Directions for this task:
When you reach the line containing "how the worst" in the records below, start copying exactly, and stop once you have copied the line containing "buffers and inverters: 108 / 3.98".

Saved data entries:
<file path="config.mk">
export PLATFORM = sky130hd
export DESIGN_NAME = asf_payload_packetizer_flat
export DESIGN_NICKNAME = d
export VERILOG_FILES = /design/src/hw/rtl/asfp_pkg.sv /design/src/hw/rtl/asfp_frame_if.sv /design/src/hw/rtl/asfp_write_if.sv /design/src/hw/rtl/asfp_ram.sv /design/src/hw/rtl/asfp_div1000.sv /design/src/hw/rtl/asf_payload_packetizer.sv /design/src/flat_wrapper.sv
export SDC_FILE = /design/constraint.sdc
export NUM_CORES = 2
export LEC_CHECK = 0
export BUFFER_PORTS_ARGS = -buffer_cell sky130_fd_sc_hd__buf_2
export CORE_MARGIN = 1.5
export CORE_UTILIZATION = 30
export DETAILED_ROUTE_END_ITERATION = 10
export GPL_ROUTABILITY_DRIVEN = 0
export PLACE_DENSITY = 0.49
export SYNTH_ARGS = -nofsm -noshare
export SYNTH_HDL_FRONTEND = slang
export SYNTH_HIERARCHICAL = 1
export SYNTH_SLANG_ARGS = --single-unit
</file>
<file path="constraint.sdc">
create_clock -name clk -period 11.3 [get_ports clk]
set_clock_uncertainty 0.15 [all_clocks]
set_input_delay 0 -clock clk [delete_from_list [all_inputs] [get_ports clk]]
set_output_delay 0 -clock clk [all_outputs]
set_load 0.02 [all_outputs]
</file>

* * *

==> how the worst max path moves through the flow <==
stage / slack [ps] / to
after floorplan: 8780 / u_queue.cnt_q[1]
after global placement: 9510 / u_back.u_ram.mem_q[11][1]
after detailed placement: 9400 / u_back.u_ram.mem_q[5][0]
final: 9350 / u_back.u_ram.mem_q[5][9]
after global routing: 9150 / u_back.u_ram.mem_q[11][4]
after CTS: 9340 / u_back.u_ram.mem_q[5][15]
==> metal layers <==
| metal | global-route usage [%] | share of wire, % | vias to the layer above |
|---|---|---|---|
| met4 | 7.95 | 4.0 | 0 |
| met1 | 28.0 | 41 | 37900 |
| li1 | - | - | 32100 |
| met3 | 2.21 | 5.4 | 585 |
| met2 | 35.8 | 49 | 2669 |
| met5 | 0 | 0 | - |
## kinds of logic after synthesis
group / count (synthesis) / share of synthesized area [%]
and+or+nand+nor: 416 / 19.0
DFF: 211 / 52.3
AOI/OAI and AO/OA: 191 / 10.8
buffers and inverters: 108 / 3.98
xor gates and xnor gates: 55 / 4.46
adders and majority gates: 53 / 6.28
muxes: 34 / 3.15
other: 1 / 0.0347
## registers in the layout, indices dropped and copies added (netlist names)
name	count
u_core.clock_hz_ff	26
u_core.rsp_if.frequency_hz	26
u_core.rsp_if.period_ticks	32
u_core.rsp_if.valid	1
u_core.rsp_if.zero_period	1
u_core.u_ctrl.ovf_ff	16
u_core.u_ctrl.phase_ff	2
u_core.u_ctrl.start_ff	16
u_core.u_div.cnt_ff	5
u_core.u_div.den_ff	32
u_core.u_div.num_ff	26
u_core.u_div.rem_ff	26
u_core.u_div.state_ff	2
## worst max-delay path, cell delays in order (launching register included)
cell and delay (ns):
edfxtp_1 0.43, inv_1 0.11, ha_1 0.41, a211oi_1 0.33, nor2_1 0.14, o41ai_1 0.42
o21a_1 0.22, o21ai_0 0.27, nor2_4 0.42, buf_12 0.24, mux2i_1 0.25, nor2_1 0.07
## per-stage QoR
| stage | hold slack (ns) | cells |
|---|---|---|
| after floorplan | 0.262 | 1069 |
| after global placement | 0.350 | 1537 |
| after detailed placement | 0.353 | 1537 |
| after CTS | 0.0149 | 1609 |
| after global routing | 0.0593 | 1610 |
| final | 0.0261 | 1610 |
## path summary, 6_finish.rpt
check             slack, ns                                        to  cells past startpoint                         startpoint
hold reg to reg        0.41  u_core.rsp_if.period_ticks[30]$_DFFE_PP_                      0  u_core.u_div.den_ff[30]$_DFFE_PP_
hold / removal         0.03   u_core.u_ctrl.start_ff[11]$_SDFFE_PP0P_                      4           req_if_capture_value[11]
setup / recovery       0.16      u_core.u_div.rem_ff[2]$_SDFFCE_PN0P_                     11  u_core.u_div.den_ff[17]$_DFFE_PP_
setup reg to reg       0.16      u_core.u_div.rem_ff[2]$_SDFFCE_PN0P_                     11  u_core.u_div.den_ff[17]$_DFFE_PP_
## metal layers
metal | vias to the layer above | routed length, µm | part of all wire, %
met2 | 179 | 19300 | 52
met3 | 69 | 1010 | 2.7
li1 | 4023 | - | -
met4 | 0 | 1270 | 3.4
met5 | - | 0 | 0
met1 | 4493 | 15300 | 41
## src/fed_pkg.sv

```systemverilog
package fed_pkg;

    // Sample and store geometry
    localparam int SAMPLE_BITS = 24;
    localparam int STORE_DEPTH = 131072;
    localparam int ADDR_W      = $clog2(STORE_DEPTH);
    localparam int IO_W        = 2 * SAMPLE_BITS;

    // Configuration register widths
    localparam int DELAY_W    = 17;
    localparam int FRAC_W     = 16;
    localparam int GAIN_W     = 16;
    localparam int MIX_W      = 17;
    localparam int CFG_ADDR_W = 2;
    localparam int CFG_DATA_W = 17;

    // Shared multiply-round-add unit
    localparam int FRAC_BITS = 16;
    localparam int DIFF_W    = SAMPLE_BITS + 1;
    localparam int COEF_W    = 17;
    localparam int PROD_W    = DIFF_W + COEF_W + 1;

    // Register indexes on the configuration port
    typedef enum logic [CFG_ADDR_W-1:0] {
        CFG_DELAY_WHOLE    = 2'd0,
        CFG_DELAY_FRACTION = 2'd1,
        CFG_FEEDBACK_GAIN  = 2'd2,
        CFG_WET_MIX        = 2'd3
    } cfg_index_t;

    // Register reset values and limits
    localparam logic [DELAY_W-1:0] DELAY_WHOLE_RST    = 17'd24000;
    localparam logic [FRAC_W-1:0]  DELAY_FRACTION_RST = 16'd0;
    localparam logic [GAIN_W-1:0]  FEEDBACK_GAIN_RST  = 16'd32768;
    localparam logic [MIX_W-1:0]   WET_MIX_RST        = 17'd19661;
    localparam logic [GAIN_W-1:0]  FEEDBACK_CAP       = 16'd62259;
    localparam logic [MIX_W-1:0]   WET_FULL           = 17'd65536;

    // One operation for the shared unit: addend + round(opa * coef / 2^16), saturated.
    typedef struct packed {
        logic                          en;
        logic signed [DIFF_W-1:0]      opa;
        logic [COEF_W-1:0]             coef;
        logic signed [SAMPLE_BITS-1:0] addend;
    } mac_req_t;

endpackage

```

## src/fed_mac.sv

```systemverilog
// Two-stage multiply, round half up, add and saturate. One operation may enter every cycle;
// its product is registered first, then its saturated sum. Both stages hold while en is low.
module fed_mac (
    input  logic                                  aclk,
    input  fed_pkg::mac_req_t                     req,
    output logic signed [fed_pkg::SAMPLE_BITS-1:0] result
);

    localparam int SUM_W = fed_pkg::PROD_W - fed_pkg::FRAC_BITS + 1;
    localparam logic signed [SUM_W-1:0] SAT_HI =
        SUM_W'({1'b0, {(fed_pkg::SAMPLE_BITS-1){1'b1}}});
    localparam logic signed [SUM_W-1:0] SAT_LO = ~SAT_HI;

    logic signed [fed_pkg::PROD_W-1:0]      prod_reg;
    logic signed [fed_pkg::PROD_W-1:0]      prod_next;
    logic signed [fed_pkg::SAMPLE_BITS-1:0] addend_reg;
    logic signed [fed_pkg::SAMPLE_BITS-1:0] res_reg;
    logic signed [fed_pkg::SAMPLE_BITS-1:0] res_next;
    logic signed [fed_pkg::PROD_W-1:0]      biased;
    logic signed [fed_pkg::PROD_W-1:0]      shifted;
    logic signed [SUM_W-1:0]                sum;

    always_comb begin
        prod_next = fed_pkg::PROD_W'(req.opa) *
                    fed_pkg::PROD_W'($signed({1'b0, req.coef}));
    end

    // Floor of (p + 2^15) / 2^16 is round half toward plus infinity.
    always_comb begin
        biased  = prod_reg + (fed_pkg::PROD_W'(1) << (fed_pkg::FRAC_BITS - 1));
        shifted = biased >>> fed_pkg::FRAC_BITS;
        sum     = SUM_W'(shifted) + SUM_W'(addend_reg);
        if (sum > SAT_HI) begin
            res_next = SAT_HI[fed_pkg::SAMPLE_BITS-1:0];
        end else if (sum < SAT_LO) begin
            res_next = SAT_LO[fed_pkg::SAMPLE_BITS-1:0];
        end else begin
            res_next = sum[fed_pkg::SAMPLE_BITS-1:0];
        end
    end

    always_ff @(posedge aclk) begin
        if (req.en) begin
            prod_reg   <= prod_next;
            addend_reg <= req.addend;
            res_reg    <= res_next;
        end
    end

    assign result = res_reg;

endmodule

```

Solution for this task:
==> how the worst max path moves through the flow <==
stage / slack [ps] / to
after floorplan: 8780 / u_queue.cnt_q[1]
after global placement: 9510 / u_back.u_ram.mem_q[11][1]
after detailed placement: 9400 / u_back.u_ram.mem_q[5][0]
final: 9350 / u_back.u_ram.mem_q[5][9]
after global routing: 9150 / u_back.u_ram.mem_q[11][4]
after CTS: 9340 / u_back.u_ram.mem_q[5][15]
==> metal layers <==
| metal | global-route usage [%] | share of wire, % | vias to the layer above |
|---|---|---|---|
| met4 | 7.95 | 4.0 | 0 |
| met1 | 28.0 | 41 | 37900 |
| li1 | - | - | 32100 |
| met3 | 2.21 | 5.4 | 585 |
| met2 | 35.8 | 49 | 2669 |
| met5 | 0 | 0 | - |
## kinds of logic after synthesis
group / count (synthesis) / share of synthesized area [%]
and+or+nand+nor: 416 / 19.0
DFF: 211 / 52.3
AOI/OAI and AO/OA: 191 / 10.8
buffers and inverters: 108 / 3.98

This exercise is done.